## Task to complete
Report each line of the listing below that holds "timing".

── Record set

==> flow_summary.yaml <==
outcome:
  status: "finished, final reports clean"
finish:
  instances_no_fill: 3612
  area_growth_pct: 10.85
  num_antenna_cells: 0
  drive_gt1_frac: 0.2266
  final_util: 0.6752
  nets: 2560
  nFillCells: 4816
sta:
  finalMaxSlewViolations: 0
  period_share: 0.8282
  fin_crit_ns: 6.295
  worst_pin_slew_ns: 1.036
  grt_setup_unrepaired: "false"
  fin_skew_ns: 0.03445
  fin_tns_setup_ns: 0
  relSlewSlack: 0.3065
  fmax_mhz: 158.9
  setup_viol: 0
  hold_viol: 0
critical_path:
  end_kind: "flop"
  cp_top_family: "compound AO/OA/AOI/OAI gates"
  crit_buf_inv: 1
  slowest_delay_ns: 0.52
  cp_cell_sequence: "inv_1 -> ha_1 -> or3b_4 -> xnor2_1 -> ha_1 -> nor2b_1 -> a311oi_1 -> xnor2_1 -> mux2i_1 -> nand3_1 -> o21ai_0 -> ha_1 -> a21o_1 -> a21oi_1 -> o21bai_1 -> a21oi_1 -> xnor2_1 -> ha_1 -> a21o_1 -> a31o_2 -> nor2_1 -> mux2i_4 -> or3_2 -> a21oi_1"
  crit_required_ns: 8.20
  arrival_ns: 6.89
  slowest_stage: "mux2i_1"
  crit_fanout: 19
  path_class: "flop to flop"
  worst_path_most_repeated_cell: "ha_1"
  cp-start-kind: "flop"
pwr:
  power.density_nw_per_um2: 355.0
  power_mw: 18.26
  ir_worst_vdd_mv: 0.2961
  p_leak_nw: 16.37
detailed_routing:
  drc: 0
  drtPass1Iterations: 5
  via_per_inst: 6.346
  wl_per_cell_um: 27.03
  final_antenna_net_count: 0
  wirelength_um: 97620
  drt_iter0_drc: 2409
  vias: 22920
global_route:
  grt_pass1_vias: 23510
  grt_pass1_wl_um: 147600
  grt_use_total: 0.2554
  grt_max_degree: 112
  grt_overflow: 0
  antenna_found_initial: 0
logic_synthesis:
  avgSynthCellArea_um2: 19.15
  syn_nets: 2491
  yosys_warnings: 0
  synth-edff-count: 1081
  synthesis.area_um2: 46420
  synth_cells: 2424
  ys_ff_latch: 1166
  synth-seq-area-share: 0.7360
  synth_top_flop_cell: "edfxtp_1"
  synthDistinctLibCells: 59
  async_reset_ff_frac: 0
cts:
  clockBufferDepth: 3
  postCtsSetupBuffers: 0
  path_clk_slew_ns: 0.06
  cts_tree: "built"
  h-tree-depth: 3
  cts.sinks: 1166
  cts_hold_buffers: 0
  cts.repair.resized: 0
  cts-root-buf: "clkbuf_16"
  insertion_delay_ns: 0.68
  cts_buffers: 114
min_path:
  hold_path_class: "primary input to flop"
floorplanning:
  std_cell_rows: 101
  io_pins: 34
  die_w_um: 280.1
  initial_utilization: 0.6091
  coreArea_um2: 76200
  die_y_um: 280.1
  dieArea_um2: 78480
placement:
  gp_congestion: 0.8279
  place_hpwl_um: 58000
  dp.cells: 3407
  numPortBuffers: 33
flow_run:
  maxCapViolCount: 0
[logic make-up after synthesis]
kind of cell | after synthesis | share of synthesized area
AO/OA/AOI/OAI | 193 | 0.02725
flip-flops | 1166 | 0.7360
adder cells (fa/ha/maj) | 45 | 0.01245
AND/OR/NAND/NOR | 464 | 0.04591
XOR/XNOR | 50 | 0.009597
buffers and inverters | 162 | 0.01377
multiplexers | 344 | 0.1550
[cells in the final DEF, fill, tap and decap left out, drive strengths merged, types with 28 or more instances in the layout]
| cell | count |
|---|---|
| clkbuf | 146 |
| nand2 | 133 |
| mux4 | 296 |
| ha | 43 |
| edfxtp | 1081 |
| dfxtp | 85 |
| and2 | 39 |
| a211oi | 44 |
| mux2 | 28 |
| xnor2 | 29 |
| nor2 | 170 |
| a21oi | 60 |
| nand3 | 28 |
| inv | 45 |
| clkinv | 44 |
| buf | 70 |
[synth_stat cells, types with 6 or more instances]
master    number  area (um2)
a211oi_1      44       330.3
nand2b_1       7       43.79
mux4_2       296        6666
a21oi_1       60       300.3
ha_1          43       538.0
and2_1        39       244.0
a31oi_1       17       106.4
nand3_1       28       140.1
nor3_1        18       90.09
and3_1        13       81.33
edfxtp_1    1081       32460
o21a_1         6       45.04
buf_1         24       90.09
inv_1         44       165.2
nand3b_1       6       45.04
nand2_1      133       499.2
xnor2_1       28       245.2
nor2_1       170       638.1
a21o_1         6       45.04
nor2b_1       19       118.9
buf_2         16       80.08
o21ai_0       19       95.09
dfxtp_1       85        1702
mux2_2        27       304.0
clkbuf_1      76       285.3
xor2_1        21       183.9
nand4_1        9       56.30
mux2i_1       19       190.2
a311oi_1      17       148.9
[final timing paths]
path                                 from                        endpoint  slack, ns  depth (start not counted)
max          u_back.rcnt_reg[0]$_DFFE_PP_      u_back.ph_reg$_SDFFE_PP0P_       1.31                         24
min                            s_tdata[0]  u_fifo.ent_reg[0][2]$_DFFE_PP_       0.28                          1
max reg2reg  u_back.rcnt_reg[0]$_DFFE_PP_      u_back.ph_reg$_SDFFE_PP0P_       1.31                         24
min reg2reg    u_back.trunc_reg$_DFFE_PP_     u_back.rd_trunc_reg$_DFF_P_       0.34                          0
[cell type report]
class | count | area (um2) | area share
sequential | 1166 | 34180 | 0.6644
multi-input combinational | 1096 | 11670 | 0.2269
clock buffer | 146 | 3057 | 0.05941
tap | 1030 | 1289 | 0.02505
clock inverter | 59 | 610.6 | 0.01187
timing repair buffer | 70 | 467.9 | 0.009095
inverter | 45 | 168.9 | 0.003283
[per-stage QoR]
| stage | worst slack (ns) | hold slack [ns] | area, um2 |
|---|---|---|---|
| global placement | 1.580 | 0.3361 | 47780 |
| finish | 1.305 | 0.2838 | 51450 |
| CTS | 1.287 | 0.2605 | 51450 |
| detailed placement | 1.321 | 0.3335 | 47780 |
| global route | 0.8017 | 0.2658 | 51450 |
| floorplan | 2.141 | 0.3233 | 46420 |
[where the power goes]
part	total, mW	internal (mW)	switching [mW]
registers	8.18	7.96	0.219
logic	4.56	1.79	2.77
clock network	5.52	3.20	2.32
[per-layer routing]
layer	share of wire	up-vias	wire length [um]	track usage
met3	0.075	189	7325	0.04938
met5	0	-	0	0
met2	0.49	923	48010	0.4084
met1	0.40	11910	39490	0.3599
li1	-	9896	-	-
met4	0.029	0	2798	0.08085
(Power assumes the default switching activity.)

────
── Record set

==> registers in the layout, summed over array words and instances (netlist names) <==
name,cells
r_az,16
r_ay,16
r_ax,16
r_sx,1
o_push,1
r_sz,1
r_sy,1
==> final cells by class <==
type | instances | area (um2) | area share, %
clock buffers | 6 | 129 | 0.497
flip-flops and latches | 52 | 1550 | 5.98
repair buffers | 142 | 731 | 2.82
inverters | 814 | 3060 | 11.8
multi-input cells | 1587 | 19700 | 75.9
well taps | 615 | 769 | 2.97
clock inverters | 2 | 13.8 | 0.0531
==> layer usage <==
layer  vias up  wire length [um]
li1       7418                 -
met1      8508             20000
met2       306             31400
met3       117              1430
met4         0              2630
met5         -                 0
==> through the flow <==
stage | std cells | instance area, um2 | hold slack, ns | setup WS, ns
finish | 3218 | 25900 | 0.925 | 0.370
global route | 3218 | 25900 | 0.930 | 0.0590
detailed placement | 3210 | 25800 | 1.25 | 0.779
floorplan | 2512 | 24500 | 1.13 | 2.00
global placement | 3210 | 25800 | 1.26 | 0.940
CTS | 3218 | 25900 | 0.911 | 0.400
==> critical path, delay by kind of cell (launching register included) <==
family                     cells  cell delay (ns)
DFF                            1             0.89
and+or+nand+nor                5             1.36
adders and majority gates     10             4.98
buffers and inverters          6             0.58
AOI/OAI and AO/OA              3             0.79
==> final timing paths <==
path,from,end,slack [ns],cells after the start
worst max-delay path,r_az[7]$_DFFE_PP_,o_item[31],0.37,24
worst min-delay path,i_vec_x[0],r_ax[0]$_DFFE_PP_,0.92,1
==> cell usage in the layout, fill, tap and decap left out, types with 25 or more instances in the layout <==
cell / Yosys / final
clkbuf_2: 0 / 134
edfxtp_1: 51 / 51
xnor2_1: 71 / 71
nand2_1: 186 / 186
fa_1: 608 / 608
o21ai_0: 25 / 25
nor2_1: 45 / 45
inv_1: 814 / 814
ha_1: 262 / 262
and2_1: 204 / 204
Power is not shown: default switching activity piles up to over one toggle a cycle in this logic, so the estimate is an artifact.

────
── Record set

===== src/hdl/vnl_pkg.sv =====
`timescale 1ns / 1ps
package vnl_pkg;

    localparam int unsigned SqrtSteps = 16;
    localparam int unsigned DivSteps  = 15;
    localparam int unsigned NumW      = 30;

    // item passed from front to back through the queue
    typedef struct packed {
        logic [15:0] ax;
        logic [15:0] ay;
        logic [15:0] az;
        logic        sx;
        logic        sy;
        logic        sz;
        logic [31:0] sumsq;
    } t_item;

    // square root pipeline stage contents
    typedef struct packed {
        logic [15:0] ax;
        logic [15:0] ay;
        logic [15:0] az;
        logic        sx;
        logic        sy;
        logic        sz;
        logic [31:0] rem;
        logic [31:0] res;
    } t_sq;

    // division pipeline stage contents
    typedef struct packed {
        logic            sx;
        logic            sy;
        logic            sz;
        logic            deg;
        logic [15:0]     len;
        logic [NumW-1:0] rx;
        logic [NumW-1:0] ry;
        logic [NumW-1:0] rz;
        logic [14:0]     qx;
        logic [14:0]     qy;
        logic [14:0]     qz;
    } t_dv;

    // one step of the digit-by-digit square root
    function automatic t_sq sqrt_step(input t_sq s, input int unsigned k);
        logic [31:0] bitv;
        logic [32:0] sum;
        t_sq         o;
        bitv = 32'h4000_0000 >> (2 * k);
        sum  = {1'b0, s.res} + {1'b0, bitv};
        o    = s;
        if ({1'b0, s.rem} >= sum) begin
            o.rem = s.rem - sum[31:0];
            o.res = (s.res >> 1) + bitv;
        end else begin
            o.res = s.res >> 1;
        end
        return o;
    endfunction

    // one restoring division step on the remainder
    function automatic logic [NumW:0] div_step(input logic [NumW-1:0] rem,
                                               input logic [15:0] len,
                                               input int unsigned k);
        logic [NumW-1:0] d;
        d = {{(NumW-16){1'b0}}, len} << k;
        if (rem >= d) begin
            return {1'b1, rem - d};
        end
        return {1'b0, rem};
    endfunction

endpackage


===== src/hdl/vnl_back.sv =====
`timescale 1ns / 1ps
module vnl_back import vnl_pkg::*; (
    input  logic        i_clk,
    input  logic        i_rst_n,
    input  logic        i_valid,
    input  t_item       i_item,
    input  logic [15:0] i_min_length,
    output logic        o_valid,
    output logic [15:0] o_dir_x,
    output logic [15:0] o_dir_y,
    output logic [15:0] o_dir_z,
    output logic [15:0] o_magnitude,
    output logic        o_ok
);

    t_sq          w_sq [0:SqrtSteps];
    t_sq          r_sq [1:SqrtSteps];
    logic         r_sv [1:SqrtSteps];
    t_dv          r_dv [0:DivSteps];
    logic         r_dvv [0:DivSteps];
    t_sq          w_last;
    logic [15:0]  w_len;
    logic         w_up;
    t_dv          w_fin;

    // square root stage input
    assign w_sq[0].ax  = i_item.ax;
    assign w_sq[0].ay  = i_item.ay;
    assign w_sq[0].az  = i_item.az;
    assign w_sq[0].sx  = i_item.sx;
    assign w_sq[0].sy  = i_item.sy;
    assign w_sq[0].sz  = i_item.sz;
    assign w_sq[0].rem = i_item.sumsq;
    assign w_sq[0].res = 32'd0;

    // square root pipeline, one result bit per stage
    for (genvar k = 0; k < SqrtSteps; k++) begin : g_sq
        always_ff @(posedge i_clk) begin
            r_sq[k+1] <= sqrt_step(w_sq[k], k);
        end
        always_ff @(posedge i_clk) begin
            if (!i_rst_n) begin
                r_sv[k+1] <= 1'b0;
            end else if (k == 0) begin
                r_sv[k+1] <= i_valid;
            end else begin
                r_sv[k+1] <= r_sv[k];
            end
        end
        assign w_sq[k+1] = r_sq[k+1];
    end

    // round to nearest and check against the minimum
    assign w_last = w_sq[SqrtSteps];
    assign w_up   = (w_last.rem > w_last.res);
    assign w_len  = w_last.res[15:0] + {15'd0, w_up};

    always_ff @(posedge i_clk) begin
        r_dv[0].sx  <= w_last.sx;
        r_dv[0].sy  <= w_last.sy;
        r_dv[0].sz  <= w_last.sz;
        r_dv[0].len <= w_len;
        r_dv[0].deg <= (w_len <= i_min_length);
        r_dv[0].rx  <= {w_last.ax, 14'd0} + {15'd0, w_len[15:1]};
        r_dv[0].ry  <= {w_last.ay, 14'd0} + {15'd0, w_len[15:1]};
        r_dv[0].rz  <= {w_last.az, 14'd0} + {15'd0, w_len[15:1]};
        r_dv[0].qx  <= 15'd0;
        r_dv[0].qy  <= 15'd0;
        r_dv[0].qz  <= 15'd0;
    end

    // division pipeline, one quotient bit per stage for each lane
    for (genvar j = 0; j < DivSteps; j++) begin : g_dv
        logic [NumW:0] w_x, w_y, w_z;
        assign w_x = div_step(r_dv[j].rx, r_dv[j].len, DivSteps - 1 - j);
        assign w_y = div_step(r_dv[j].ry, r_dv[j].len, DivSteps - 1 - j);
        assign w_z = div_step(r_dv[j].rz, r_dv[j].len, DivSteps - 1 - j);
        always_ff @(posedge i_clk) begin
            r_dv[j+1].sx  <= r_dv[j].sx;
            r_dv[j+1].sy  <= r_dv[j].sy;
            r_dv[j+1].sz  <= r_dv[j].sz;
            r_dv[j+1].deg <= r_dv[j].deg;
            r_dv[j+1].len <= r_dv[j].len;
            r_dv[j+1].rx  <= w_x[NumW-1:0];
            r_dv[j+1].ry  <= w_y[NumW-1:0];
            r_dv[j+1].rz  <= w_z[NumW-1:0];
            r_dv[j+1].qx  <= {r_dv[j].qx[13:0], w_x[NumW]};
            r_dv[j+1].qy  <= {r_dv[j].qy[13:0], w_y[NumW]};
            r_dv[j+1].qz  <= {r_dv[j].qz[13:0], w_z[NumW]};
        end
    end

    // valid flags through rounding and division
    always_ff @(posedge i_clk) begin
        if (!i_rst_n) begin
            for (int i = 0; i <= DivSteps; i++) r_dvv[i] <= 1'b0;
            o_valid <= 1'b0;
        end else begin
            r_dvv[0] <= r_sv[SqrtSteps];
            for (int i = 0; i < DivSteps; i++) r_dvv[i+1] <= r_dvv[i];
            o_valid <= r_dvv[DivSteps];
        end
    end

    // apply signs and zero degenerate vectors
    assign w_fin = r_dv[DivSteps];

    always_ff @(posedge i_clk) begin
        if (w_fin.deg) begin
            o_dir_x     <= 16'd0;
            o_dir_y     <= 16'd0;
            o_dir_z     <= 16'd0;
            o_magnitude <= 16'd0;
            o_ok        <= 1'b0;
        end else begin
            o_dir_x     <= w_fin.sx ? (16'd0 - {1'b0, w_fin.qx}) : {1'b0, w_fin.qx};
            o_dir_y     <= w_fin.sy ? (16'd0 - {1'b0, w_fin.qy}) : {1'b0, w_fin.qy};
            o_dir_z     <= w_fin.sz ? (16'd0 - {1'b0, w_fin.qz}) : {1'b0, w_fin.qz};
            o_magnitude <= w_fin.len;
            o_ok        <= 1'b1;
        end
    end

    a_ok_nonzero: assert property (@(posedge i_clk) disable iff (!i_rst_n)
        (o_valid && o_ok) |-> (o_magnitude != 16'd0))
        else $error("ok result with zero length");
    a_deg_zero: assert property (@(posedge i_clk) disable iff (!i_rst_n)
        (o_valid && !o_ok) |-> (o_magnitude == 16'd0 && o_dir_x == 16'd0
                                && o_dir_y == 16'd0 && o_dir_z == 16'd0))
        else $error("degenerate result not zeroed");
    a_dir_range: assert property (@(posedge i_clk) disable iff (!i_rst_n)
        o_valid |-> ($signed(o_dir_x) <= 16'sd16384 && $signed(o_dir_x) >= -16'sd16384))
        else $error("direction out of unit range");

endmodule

────

## Response to the exercise
[final timing paths]
timing repair buffer | 70 | 467.9 | 0.009095
==> final timing paths <==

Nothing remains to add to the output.